Musings on Depression
All this social distancing I’m doing in my home has given me a lot of time to think. (Too much time, frankly. I definitely need to get out of my head more.) My latest musing revolves around my depression. I was diagnosed with depression seven years ago and anxiety two years ago. I’ve been off and on different medication and I’m currently on Wellbutrin. It keeps me sane and it keeps me safe. It doesn’t numb me like some of the other medication I’ve taken, it just prevents me from the downward spirals my mind likes to take.
There’s been a big push in the last few years to normalize mental health issues. I am grateful for that, as I had a lot of shame for a long time about needing to be medicated. I grew up believing that depression was a chemical imbalance in the brain. That the default human setting was “Not Depressed” and therefore being “Depressed” meant I was somehow less than, or broken. Even if it wasn’t my fault.

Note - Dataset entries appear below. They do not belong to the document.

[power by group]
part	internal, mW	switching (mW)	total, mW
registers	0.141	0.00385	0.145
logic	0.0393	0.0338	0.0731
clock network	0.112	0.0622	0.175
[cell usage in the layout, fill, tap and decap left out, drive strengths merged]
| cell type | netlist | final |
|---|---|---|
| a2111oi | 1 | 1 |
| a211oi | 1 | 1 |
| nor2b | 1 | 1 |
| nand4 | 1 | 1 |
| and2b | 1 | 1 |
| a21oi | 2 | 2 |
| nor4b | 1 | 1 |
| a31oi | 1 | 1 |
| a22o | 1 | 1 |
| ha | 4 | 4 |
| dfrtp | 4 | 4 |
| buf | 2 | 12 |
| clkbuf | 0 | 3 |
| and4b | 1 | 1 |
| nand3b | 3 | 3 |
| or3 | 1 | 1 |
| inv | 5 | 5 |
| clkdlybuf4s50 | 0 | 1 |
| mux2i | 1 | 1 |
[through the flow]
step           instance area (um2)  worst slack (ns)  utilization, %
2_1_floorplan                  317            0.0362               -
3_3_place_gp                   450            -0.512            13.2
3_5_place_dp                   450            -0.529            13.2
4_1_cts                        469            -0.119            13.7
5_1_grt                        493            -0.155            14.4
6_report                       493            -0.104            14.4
<file path="config.mk">
export PLATFORM = sky130hd
export DESIGN_NAME = bit_unstuffer
export DESIGN_NICKNAME = bit_unstuffer
export VERILOG_FILES = /design/flow/design.v
export SDC_FILE = /design/flow/constraint.sdc
export NUM_CORES = 4
export LEC_CHECK = 1
export CORE_AREA = 10 10 70 70
export DIE_AREA = 0 0 80 80
</file>
==> design/flow/design.v <==
module XRegFile #(
    parameter XLEN = 32
) (
    input clk,
    input rst_n,
    input [4:0] readAddr1,
    input [4:0] readAddr2,
    input [4:0] writeAddr,
    input writeEnable,
    input [XLEN-1:0] writeData,
    output [XLEN-1:0] readData1,
    output [XLEN-1:0] readData2
);
    reg [XLEN-1:0] xregs [0:31];
    integer i;
    always @(posedge clk or negedge rst_n) begin
        if (!rst_n) begin
            xregs[0] <= {XLEN{1'b0}};
            for(i = 1; i<32;i = i+1) begin
                xregs[i] <= {XLEN{1'b0}};
            end
        end else begin
            if (writeEnable && writeAddr != 4'd0) begin
                xregs[writeAddr] <= writeData;
            end
        end
    end
    assign readData1 = (readAddr1 != 4'd0) ? xregs[readAddr1] : {XLEN{1'b0}};
    assign readData2 = (readAddr2 != 4'd0) ? xregs[readAddr2] : {XLEN{1'b0}};
endmodule
**flow/config.mk**
```make
export PLATFORM = sky130hd
export DESIGN_NAME = XALU
export DESIGN_NICKNAME = XALU
export VERILOG_FILES = /design/flow/design.v
export SDC_FILE = /design/flow/constraint.sdc
export NUM_CORES = 4
export LEC_CHECK = 1
export CORE_UTILIZATION = 40
```
**flow/constraint.sdc**
```tcl
current_design XALU

set clk_period 20.8
set clk_io_pct 0.2

create_clock -name clk0 -period $clk_period

set non_clock_inputs [all_inputs -no_clocks]
set_input_delay [expr $clk_period * $clk_io_pct] -clock clk0 $non_clock_inputs
set_output_delay [expr $clk_period * $clk_io_pct] -clock clk0 [all_outputs]
```
**flow/design.v**
```verilog
module XALU (
    input [31:0] opd1,
    input [31:0] opd2,
    input [3:0] sel,
    input [2:0] funct3,
    input [6:0] opcode,
    output reg [31:0] result,
    output zero,
    output reg JB
);
    always @(*) begin
        case(sel)
            4'b0000: result = opd1 & opd2;  
            4'b0001: result = opd1 | opd2;  
            4'b0010: result = opd1 + opd2;  
            4'b0011: result = opd1 ^ opd2;  
            4'b0100: result = opd1 << opd2;  
            4'b0101: result = opd1 >> opd2;  
            4'b0110: result = opd1 - opd2;  
            4'b0111: result = (opd1 < opd2) ? 32'b1 : 32'b0;  
            4'b1000: result = ($signed(opd1) < $signed(opd2)) ? 32'b1 : 32'b0;  
            4'b1001: result = opd1 >>> opd2;  
            4'b1010: result = opd2;
            default: result = 32'b0;
        endcase
    end
    assign zero = (result == 32'b0) ? 1'b1 : 1'b0;
    always@(*) begin
        case(opcode)
            7'b1101111: JB = 1'b1;
            7'b1100111: JB = 1'b1;
            7'b1100011: if(funct3 == 3'b000 && result == 32'b0) JB = 1'b1;
                        else if (funct3 == 3'b001 && result != 32'b0) JB = 1'b1;
                        else if (funct3 == 3'b100 && result == 32'b1) JB = 1'b1;
                        else if (funct3 == 3'b101 && result != 32'b1) JB = 1'b1;
                        else if (funct3 == 3'b110 && result == 32'b1) JB = 1'b1;
                        else if (funct3 == 3'b111 && result != 32'b1) JB = 1'b1;
                        else JB = 1'b0;
            default: JB = 1'b0;
        endcase
    end
endmodule
```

But what if I’m not broken? What if the world around us is broken and those of us who are depressed and anxious are really just looking around saying “What the fuck is going on here?” How could anyone NOT be depressed with the doomsday climate change news, stories from the border of little children being kept from their parents, young black men being gunned down by the very people who are supposed to protect us and half our country so misogynistic they’re willing to vote for that man and then pretend it had something to do with emails? Not to mention a global pandemic. Of COURSE so many of us depressed and anxious. We’re trapped in our houses, surrounded by our blinding consumerism, bereft of real relationships with other people and completely disconnected from the Earth and nature.
I’m most definitely not a healthcare professional and am certainly not suggesting that there’s not a medical reason behind a diagnosis of depression or anxiety. I will continue taking my medication every day (take your meds, people.) I want to be well so that I can fight for a better world for my children. But it was an awakening to consider that maybe it’s not just an imbalance in my brain. Maybe that’s what kicked it off, or put me in a position to be affected more deeply. Maybe those of us who are more sad, more anxious, more sensitive than we’re supposed to be are actually just more observant?